<file path="config.mk">
export PLATFORM = sky130hd
export DESIGN_NAME = lv_bist_seq
export DESIGN_NICKNAME = d
export VERILOG_FILES = /design/src/rtl/lv_bist_pkg.sv /design/src/rtl/lv_bist_tmr.sv /design/src/rtl/lv_bist_seq.sv
export SDC_FILE = /design/constraint.sdc
export NUM_CORES = 1
export LEC_CHECK = 0
export ABC_CLOCK_PERIOD_IN_PS = 1950
export CAP_MARGIN = 20
export CORE_UTILIZATION = 29
export CTS_CLUSTER_DIAMETER = 50
export DETAILED_ROUTE_END_ITERATION = 16
export REMOVE_ABC_BUFFERS = 1
export SLEW_MARGIN = 30
export SYNTH_ARGS = -nofsm -noshare
export SYNTH_HDL_FRONTEND = slang
export SYNTH_SLANG_ARGS = --single-unit
</file>
<file path="constraint.sdc">
create_clock -name i_clk -period 1.95 [get_ports i_clk]
set_input_delay 0.4875 -clock i_clk [delete_from_list [all_inputs] [get_ports i_clk]]
set_output_delay 0.4875 -clock i_clk [all_outputs]
set_load 0.005 [all_outputs]
</file>
<file path="src/rtl/lv_bist_pkg.sv">
// Shared types and helpers for the LV-side BIST sequencer.
package lv_bist_pkg;

    // Core clock cycles per microsecond, as used across the LV domain.
    localparam int COM_CLK_M = 48;

    typedef enum logic [1:0] {
        ST_IDLE  = 2'b00,
        ST_ABIST = 2'b01,
        ST_LBIST = 2'b10,
        ST_END   = 2'b11
    } bist_st_e;

    typedef enum logic [1:0] {
        BIST_OK    = 2'b00,
        BIST_AFAIL = 2'b01,
        BIST_LFAIL = 2'b10,
        BIST_TMO   = 2'b11
    } bist_code_e;

    function automatic int max_i(input int a, input int b);
        return (a > b) ? a : b;
    endfunction

endpackage

</file>
<file path="src/rtl/lv_bist_tmr.sv">
// Phase timer: clear-on-entry saturating up-counter, flags when it equals the limit.
// Zero-latency compare on the registered count; no backpressure.
module lv_bist_tmr #(
    parameter int W = 14
) (
    input  logic         i_clk,
    input  logic         i_rst_n,
    input  logic         clr_i,
    input  logic [W-1:0] lim_i,
    output logic         hit_o
);

    logic [W-1:0] cnt_q;
    logic [W-1:0] cnt_d;

    // Holding at all-ones keeps a stuck phase from wrapping back under the limit.
    always_comb begin
        cnt_d = cnt_q;
        if (clr_i) begin
            cnt_d = '0;
        end else if (cnt_q != {W{1'b1}}) begin
            cnt_d = cnt_q + 1'b1;
        end
    end

    always_ff @(posedge i_clk or negedge i_rst_n) begin
        if (!i_rst_n) begin
            cnt_q <= '0;
        end else begin
            cnt_q <= cnt_d;
        end
    end

    assign hit_o = (cnt_q == lim_i);

endmodule

</file>
<file path="src/rtl/lv_bist_seq.sv">
// LV BIST sequencer: runs analog then logic BIST under timeouts, reports pass/fail + cause.
// Outputs registered, one cycle after each decision; no backpressure, requests outside IDLE are dropped.
module lv_bist_seq
    import lv_bist_pkg::*;
#(
    parameter int CLK_M       = COM_CLK_M,
    parameter int ABIST_TO_US = 100,
    parameter int LBIST_TO_US = 200
) (
    input  logic       i_clk,
    input  logic       i_rst_n,
    input  logic       i_bist_req,
    input  logic       i_bist_abort,
    output logic       o_bist_en,
    input  logic       i_lbist_en,
    input  logic       i_lv_abist_fail,
    output logic       o_lbist_start,
    input  logic       i_lbist_done,
    input  logic       i_lbist_fail,
    output logic       o_bist_busy,
    output logic       o_bist_done,
    output logic       o_bist_fail,
    output logic [1:0] o_bist_code
);

    localparam int ABIST_TO_CYC = ABIST_TO_US * CLK_M;
    localparam int LBIST_TO_CYC = LBIST_TO_US * CLK_M;
    localparam int TMR_W        = $clog2(max_i(ABIST_TO_CYC, LBIST_TO_CYC) + 1);

    localparam logic [TMR_W-1:0] A_LIM = TMR_W'(ABIST_TO_CYC - 1);
    localparam logic [TMR_W-1:0] L_LIM = TMR_W'(LBIST_TO_CYC - 1);

    bist_st_e         st_q;
    bist_code_e       code_q;
    logic             bist_en_q;
    logic             lbist_start_q;
    logic             busy_q;
    logic             done_q;
    logic             fail_q;

    logic             tmr_clr;
    logic [TMR_W-1:0] tmr_lim;
    logic             tmr_hit;

    // Timer sits at zero outside the phases and restarts on the ABIST->LBIST handover.
    assign tmr_clr = (st_q == ST_IDLE) || (st_q == ST_END) ||
                     ((st_q == ST_ABIST) && i_lbist_en);
    assign tmr_lim = (st_q == ST_LBIST) ? L_LIM : A_LIM;

    lv_bist_tmr #(
        .W(TMR_W)
    ) u_tmr (
        .i_clk  (i_clk),
        .i_rst_n(i_rst_n),
        .clr_i  (tmr_clr),
        .lim_i  (tmr_lim),
        .hit_o  (tmr_hit)
    );

    always_ff @(posedge i_clk or negedge i_rst_n) begin
        if (!i_rst_n) begin
            st_q          <= ST_IDLE;
            code_q        <= BIST_OK;
            bist_en_q     <= 1'b0;
            lbist_start_q <= 1'b0;
            busy_q        <= 1'b0;
            done_q        <= 1'b0;
            fail_q        <= 1'b0;
        end else begin
            done_q <= 1'b0;
            case (st_q)
                ST_IDLE: begin
                    if (i_bist_req) begin
                        st_q      <= ST_ABIST;
                        bist_en_q <= 1'b1;
                        busy_q    <= 1'b1;
                        code_q    <= BIST_OK;
                        fail_q    <= 1'b0;
                    end
                end
                ST_ABIST: begin
                    if (i_bist_abort) begin
                        st_q      <= ST_IDLE;
                        bist_en_q <= 1'b0;
                        busy_q    <= 1'b0;
                        code_q    <= BIST_OK;
                        fail_q    <= 1'b0;
                    end else if (i_lv_abist_fail) begin
                        st_q      <= ST_END;
                        bist_en_q <= 1'b0;
                        done_q    <= 1'b1;
                        code_q    <= BIST_AFAIL;
                        fail_q    <= 1'b1;
                    end else if (i_lbist_en) begin
                        st_q          <= ST_LBIST;
                        lbist_start_q <= 1'b1;
                    end else if (tmr_hit) begin
                        st_q      <= ST_END;
                        bist_en_q <= 1'b0;
                        done_q    <= 1'b1;
                        code_q    <= BIST_TMO;
                        fail_q    <= 1'b1;
                    end
                end
                ST_LBIST: begin
                    if (i_bist_abort) begin
                        st_q          <= ST_IDLE;
                        bist_en_q     <= 1'b0;
                        lbist_start_q <= 1'b0;
                        busy_q        <= 1'b0;
                        code_q        <= BIST_OK;
                        fail_q        <= 1'b0;
                    end else if (i_lbist_done || tmr_hit) begin
                        st_q          <= ST_END;
                        bist_en_q     <= 1'b0;
                        lbist_start_q <= 1'b0;
                        done_q        <= 1'b1;
                        if (i_lbist_done) begin
                            code_q <= i_lbist_fail ? BIST_LFAIL : BIST_OK;
                            fail_q <= i_lbist_fail;
                        end else begin
                            code_q <= BIST_TMO;
                            fail_q <= 1'b1;
                        end
                    end
                end
                ST_END: begin
                    st_q   <= ST_IDLE;
                    busy_q <= 1'b0;
                end
                default: begin
                    st_q <= ST_IDLE;
                end
            endcase
        end
    end

    assign o_bist_en     = bist_en_q;
    assign o_lbist_start = lbist_start_q;
    assign o_bist_busy   = busy_q;
    assign o_bist_done   = done_q;
    assign o_bist_fail   = fail_q;
    assign o_bist_code   = code_q;

endmodule

</file>
==> flow_summary.toml <==
[detailed_routing]
wl_met2_um = 1520
met3_length_um = 104
drc = 4
antenna_left = 0
highest_layer = "met3"
drtIter0Drc = 63
wl_per_cell_um = 13.1
viasPerCell = 5.18
drtPass1Iterations = 10
wl_met1_um = 1380
num_vias = 1192
wl_um = 3010

[timing]
worst_slew_pin_slew_ps = 468
finalSetupViolCount = 0
fin_crit_sh = 0.953
finalHoldViolCount = 0
fin_skew_ps = 7.92
holdWs_ps = 517
slew_headroom = 0.687
fmax_mhz = 538
setup-tns-final_ps = 0
slew_viol_final = 0
rsz0062_at_grt = "false"
min_period_ps = 1860
setup_slack_ps = 91.4

[logic_synthesis]
yosysWarnings = 0
synth_flop_cell = "dfrtp_1"
synth_edf_count = 0
syn_area_um2 = 1380
synth_common_cells = "23 x dfrtp_1, 19 x nor2_1"
syn-instance-count = 142
synth_area_leaders = "dfrtp_1 42%, ha_1 5.4%, nor2_1 5.2%"
async_reset_ff_frac = 1.00
syn_avg_cell_area_um2 = 9.75
yosysMostFrequentCell = "dfrtp_1"
ys_ff_latch = 23
yosys.area.top_type = "dfrtp_1"
synth_cell_types = 46
synth_seq_area_share = 0.416
yosysTopAreaCellShare = 0.416

[global_routing]
grt.total_usage = 0.133
antenna_found_initial = 0
grt_start_max_net_pins = 24
grt_pass1_wl_um = 5410
grt_overflow_total = 0
first_global_vias = 1240

[clock_tree]
cts.sinks = 23
ctsLongestPathBuffers = 2
ctsHtreeMaxLevel = 1
hold_buffers = 0
tritoncts = "yes"
cts_root_buf = "clkbuf_8"
clk_latency_ps = 270
clkSlewWorstSetupHoldPaths_ps = 90
cts_buffers = 3

[critical_path]
critPathKind = "reg -> reg"
cp_max_fo = 4
rr_worst_depth = 7
critPathCaptureType = "flip-flop"
start_kind = "flip-flop"
critPathArrivalTime_ps = 2020
crit_required_ps = 2110

[status]
status = "finished, violations left"
violations = "design-rule violations"

[die]
placementRows = 24
die_w_um = 71.1
die_area_um2 = 5050
coreArea_um2 = 4470
initial_core_util = 0.309
die_h_um = 71.1
io_pins = 15

[placement]
place_ws_ps = -74.8
routabilityCongestion = 0.816
dp_hpwl_um = 2340
io_buffers = 14

[final_layout]
syn_to_final_growth_pct = 30.8
nets = 193
antennaDiodeCount = 0
layout-drive-gt1-share = 0.219

[hold_path]
whs_path_depth = 1
hold_class = "reg -> reg"

[pwr]
p_leak_nw = 0.798
ir_worst_vdd_mv = 0.451
power_mw = 2.01
p_per_area_nw_per_um2 = 1110

[flow_run]
drv_cap = 0
-- per-layer routing --
metal  GRT usage  vias to the layer above
li1            -                      583
met5           0                        -
met3      0.0299                        0
met1       0.169                      586
met2       0.236                       23
met4      0.0156                        0
-- path summary, 6_finish.rpt --
path / from / endpoint / slack [ps]
setup / recovery: st_q[1]$_DFFE_PN0P_ / o_bist_fail$_DFFE_PN0P_ / 90
hold / removal: o_bist_fail$_DFFE_PN0P_ / o_bist_fail$_DFFE_PN0P_ / 520
setup reg to reg: st_q[1]$_DFFE_PN0P_ / o_bist_fail$_DFFE_PN0P_ / 90
hold reg to reg: o_bist_fail$_DFFE_PN0P_ / o_bist_fail$_DFFE_PN0P_ / 520
max in group asynchronous: i_rst_n / u_tmr.cnt_q[1]$_DFFE_PN0P_ / 1150
min in group asynchronous: i_rst_n / u_tmr.cnt_q[6]$_DFFE_PN0P_ / 560
-- flip-flops by register name, summed over array words and instances (netlist names) --
register and flops:
o_bist_busy 1, o_bist_fail 1, o_bist_done 1, st_q 2, u_tmr.cnt_q 14, o_bist_code 2
o_lbist_start 1, o_bist_en 1
-- placed cells by master, fill, tap and decap left out, types with 4 or more instances in the layout --
| cell | count |
|---|---|
| dfrtp_1 | 23 |
| buf_4 | 22 |
| nor2_1 | 19 |
| clkdlybuf4s50_1 | 14 |
| inv_1 | 7 |
| a21oi_1 | 7 |
| nand3_1 | 7 |
| nand2_1 | 7 |
| a31oi_1 | 5 |
| ha_1 | 5 |
| nand2b_1 | 4 |
| xor2_1 | 4 |
-- through the flow --
step                      area, µm²   util  instances
final                          1810  0.405        230
after global placement         1730  0.388        226
after floorplan                1360      -        138
after detailed placement       1730  0.388        226
after CTS                      1780  0.398        230
after global routing           1810  0.405        230
-- kinds of logic after synthesis --
group                    Yosys count  share of synthesized area
AND/OR/NAND/NOR                   59                      0.249
XOR/XNOR                           7                     0.0443
buffers and inverters             11                     0.0335
multiplexers                       6                     0.0515
flip-flops                        23                      0.416
adder cells (fa/ha/maj)            6                     0.0542
AO/OA/AOI/OAI                     30                      0.152
-- power by group --
part           internal, mW  total (mW)  switching (mW)
registers             0.581       0.653          0.0722
clock network         0.143       0.298           0.156
logic                 0.573        1.06           0.490
-- critical path, cell delays in order (launching register included) --
cell      delay [ps]
dfrtp_1          430
buf_4            150
inv_1            100
ha_1             200
nand2b_1         110
a21o_1           240
o21ai_4          200
mux2_4           310
-- repair_timing --
| action | CTS | global route |
|---|---|---|
| resized for setup | 0 | 5 |
| endpoints found under the setup margin | 7 | 8 |
| buffers inserted | 0 | 0 |
| pin swaps | 1 | 2 |
-- final cells by class --
| class | count | area, µm² |
|---|---|---|
| clock buffer | 3 | 41.3 |
| inverter | 7 | 26.3 |
| sequential | 23 | 576 |
| fill | 427 | 2660 |
| clock inverter | 1 | 5.00 |
| timing repair buffer | 36 | 305 |
| multi-input combinational | 108 | 792 |
| tap | 52 | 65.1 |
No activity file was read; power rests on OpenSTA's default activity.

----

Up to and including the line with "package lv_bist_pkg;", reproduce the material above exactly as it appears, starting from its first line.

▶ **OUTPUT OF THE EXERCISE**
<file path="config.mk">
export PLATFORM = sky130hd
export DESIGN_NAME = lv_bist_seq
export DESIGN_NICKNAME = d
export VERILOG_FILES = /design/src/rtl/lv_bist_pkg.sv /design/src/rtl/lv_bist_tmr.sv /design/src/rtl/lv_bist_seq.sv
export SDC_FILE = /design/constraint.sdc
export NUM_CORES = 1
export LEC_CHECK = 0
export ABC_CLOCK_PERIOD_IN_PS = 1950
export CAP_MARGIN = 20
export CORE_UTILIZATION = 29
export CTS_CLUSTER_DIAMETER = 50
export DETAILED_ROUTE_END_ITERATION = 16
export REMOVE_ABC_BUFFERS = 1
export SLEW_MARGIN = 30
export SYNTH_ARGS = -nofsm -noshare
export SYNTH_HDL_FRONTEND = slang
export SYNTH_SLANG_ARGS = --single-unit
</file>
<file path="constraint.sdc">
create_clock -name i_clk -period 1.95 [get_ports i_clk]
set_input_delay 0.4875 -clock i_clk [delete_from_list [all_inputs] [get_ports i_clk]]
set_output_delay 0.4875 -clock i_clk [all_outputs]
set_load 0.005 [all_outputs]
</file>
<file path="src/rtl/lv_bist_pkg.sv">
// Shared types and helpers for the LV-side BIST sequencer.
package lv_bist_pkg;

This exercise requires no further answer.